Facts

HIV IN OUR COMMUNITY
Every 9 ½ minutes, someone in the United States is infected with HIV, the virus that causes AIDS.

On average, one person is newly-diagnosed with HIV every day in Oklahoma.

In Oklahoma, 4,944 people are living with HIV/AIDS. Working-age men are most likely to contract HIV, and the virus often hinders their ability to maintain employment due to poor health and disability. This makes it difficult to access employer-based insurance, provide for their families, and maintain stable housing and adequate nutrition.

In the U.S., only 77% of persons living with HIV/AIDS are linked to medical care, just 51% are able to remain in care, fewer are prescribed life-saving HIV treatment, and only 28% have a suppressed viral load.

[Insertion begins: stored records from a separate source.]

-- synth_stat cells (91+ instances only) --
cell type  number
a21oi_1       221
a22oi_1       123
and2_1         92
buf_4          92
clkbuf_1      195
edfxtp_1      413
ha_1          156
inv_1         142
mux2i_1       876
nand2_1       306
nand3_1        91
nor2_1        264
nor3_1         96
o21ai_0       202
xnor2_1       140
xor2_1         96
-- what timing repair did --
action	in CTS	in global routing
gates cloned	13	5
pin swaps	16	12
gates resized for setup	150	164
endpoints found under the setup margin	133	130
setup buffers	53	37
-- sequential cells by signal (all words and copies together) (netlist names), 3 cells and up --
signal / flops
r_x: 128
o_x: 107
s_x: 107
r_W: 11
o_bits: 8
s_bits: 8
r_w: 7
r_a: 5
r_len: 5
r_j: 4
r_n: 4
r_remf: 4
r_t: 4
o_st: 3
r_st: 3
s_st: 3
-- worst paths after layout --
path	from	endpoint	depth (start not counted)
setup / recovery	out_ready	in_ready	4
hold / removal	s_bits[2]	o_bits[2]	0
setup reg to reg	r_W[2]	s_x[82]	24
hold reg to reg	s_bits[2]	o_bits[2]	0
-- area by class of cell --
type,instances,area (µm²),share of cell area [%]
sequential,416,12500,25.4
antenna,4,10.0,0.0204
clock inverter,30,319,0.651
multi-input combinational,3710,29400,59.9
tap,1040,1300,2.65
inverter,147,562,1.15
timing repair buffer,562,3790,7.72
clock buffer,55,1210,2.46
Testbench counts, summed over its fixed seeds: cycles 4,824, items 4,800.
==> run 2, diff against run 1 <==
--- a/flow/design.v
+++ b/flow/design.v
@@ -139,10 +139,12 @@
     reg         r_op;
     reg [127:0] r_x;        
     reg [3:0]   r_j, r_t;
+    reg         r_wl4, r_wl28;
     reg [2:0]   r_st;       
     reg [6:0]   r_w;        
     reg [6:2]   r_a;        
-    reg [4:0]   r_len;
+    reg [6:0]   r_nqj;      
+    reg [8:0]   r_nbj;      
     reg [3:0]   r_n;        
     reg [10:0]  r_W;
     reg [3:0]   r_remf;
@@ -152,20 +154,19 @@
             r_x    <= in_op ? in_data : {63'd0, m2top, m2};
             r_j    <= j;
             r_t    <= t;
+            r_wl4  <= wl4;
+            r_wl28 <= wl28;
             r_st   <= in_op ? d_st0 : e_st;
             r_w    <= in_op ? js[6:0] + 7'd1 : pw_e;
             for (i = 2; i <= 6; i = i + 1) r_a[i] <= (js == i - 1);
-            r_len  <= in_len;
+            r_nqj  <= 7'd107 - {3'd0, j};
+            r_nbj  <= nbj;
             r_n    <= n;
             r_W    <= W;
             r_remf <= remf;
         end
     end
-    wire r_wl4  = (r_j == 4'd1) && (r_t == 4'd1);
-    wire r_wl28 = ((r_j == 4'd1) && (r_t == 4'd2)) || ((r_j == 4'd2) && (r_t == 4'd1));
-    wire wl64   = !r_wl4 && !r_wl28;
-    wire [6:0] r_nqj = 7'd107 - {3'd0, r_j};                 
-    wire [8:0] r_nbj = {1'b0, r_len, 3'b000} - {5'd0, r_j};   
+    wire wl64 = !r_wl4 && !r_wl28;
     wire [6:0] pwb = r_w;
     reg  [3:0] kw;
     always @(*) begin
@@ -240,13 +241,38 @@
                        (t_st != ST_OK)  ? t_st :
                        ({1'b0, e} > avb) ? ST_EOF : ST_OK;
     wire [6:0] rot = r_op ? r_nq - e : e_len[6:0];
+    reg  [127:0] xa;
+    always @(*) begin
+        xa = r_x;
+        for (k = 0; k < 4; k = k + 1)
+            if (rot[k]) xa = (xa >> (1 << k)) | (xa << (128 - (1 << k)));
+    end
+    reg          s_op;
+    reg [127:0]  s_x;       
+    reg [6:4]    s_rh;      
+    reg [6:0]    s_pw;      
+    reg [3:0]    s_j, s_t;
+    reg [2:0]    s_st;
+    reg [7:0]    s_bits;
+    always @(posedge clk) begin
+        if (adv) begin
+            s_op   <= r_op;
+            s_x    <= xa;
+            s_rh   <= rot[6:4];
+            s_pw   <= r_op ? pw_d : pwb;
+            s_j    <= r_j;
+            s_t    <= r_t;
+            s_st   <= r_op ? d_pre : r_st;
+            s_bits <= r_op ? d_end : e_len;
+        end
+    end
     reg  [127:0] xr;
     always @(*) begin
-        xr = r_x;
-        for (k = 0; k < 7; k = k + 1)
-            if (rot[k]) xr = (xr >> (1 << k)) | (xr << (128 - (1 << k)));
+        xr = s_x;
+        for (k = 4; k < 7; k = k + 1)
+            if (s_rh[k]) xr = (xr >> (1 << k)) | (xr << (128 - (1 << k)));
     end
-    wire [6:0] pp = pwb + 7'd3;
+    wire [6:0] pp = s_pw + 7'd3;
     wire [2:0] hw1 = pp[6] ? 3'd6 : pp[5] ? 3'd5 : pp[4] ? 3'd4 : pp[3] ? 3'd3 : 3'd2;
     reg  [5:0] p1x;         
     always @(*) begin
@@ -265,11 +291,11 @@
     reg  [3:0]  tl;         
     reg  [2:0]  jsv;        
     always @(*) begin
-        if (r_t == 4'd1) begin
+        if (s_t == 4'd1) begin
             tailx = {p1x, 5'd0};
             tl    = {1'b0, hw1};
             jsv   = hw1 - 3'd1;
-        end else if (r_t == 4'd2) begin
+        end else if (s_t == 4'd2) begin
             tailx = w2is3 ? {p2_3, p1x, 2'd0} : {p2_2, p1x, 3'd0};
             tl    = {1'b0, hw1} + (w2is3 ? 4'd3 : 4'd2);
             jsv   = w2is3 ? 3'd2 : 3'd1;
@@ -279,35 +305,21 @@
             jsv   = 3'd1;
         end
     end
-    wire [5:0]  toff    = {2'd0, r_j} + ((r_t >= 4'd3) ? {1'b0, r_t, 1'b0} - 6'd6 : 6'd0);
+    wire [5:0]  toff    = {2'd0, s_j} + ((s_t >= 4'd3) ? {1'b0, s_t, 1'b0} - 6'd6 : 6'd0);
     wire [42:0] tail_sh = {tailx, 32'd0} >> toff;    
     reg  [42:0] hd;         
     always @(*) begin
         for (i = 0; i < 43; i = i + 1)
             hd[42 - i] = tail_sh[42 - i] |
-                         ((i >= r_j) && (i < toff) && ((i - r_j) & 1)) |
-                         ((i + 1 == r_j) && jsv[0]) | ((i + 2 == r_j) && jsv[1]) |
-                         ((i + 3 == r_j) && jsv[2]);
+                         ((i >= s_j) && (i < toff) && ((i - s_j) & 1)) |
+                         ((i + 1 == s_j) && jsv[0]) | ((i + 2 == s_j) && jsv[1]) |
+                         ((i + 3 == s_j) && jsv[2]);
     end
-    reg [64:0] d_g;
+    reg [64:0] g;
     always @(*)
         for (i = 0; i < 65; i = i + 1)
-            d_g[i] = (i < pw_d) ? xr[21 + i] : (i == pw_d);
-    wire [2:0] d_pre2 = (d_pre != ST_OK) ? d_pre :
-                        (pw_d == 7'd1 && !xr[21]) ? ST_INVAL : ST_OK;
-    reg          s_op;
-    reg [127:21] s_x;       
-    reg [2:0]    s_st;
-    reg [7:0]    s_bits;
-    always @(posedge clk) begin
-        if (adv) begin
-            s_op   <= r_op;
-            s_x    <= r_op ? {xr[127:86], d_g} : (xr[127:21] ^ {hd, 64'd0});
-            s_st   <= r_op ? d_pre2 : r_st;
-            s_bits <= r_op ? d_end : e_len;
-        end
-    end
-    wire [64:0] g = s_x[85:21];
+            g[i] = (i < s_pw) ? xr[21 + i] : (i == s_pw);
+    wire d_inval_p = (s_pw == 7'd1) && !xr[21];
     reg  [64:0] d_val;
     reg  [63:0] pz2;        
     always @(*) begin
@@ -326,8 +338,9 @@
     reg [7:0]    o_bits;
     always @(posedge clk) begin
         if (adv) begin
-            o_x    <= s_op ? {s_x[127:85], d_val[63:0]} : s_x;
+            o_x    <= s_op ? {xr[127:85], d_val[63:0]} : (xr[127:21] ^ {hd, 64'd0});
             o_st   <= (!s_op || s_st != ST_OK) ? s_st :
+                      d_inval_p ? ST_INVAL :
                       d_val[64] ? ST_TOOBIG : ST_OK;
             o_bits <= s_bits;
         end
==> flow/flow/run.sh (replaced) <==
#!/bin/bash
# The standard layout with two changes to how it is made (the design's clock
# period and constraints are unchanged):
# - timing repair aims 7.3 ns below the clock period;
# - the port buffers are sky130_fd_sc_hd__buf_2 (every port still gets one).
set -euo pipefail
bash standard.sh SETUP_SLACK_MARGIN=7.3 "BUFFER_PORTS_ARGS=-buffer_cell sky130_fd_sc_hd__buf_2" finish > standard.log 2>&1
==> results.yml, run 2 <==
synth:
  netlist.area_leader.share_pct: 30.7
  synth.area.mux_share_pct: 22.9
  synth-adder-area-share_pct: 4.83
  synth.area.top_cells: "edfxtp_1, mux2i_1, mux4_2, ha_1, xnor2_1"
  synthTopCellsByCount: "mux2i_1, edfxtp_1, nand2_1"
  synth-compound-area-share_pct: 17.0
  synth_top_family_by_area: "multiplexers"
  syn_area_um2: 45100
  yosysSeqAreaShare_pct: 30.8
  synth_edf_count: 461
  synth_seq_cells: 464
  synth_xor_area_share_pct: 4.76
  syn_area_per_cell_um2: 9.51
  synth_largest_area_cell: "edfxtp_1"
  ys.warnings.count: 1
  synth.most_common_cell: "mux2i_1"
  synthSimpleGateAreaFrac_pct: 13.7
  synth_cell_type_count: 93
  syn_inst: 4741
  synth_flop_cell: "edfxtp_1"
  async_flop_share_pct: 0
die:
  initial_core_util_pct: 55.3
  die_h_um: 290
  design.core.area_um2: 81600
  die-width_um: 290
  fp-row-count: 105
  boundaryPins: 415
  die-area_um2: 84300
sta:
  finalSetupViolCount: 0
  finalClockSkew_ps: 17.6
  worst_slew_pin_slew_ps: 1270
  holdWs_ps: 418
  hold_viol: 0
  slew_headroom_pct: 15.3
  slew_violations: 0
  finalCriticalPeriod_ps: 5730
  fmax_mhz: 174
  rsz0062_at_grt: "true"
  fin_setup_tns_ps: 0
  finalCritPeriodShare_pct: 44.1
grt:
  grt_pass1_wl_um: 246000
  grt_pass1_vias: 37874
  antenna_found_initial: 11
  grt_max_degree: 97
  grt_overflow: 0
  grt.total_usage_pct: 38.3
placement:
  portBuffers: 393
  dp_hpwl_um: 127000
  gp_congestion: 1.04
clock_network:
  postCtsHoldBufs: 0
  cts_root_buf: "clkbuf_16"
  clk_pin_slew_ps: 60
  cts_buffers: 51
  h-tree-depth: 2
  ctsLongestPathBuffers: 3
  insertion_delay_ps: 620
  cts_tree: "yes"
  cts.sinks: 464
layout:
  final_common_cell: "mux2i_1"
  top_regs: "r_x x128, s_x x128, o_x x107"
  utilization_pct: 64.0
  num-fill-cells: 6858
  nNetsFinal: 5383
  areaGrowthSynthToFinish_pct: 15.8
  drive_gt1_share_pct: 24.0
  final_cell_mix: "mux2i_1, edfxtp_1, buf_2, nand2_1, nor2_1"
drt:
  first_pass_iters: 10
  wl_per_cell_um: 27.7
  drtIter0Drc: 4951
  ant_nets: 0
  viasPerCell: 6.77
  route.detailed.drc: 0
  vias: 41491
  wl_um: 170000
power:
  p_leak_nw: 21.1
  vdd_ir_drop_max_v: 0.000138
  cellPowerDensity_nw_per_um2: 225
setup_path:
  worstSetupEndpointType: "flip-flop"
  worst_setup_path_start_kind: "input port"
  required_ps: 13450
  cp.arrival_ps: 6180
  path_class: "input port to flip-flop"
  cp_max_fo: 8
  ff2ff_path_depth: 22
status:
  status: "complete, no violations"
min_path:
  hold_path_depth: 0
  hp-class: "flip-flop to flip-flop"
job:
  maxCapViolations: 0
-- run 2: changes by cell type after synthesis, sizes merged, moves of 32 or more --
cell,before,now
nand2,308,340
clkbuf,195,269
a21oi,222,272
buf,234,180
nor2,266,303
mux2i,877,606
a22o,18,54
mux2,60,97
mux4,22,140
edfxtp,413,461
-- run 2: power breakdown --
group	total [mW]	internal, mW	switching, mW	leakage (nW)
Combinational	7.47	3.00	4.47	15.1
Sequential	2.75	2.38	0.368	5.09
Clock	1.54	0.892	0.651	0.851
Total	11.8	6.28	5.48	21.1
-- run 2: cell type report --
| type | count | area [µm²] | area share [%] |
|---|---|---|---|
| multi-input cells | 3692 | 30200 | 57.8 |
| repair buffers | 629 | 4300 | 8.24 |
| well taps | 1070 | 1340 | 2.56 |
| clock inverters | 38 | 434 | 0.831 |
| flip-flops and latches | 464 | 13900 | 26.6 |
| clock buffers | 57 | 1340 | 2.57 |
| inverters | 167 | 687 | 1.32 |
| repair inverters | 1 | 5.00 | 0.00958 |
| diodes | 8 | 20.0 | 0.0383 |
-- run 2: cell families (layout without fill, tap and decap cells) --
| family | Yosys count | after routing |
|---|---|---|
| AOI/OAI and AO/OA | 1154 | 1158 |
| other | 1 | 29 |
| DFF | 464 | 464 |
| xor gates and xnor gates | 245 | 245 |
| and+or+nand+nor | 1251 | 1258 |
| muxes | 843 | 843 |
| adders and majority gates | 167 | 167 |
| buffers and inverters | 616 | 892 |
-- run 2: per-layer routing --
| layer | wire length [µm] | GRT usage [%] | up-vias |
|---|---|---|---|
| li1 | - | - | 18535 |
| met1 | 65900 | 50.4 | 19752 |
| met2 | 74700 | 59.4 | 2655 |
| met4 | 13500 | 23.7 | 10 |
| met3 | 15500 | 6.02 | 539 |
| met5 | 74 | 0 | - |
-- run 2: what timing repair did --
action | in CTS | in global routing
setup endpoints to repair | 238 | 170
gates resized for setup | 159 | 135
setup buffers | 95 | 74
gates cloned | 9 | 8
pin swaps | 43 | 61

HIV IS A DISEASE OF POVERTY
In the United States, rates of HIV infection are 10 times higher among people who earn $10,000 or less per year compared to people who earn $50,000 or more per year.

Rates of HIV infection in high poverty parts of the United States are similar to rates found in Ethiopia and Haiti.

The monthly out-of-pocket cost for HIV care is $2,000 to $4,700 per person with costs increasing as CD4 immune cells decline and AIDS develops.

African Americans, Hispanics, and American Indians are infected with HIV at rates significantly higher than whites because of socioeconomic and health care related barriers. Not only are African Americans more likely to become infected with the virus, but they are also most likely to die prematurely

Low-income people with HIV/AIDS are more likely to develop complications and to die sooner compared to those with higher-income living with the virus. Unstable housing, mental illness, food insecurity, lack of transportation, and limited health literacy all prevent people from accessing available HIV health services in our community.


At Tulsa CARES, we engage clients in care by addressing the barriers of poverty

While new infections continue, HIV infection rates have been contained and remained steady since the early 1990s. Prevention efforts of others in our community—the Oklahoma State Department of Health, HOPE, Guiding Right, and countless hours dedicated by testing volunteers and other non-profit providers—help to reduce the number of new infections each year.

Thanks to more treatment options, many people infected with HIV/AIDS now have the opportunity to live longer, healthier lives. As treatments become more effective and accessible, our current system of care now faces new demands: Each year, more and more people rely on service providers like Tulsa CARES for ongoing support to maintain their health as they grow to old age.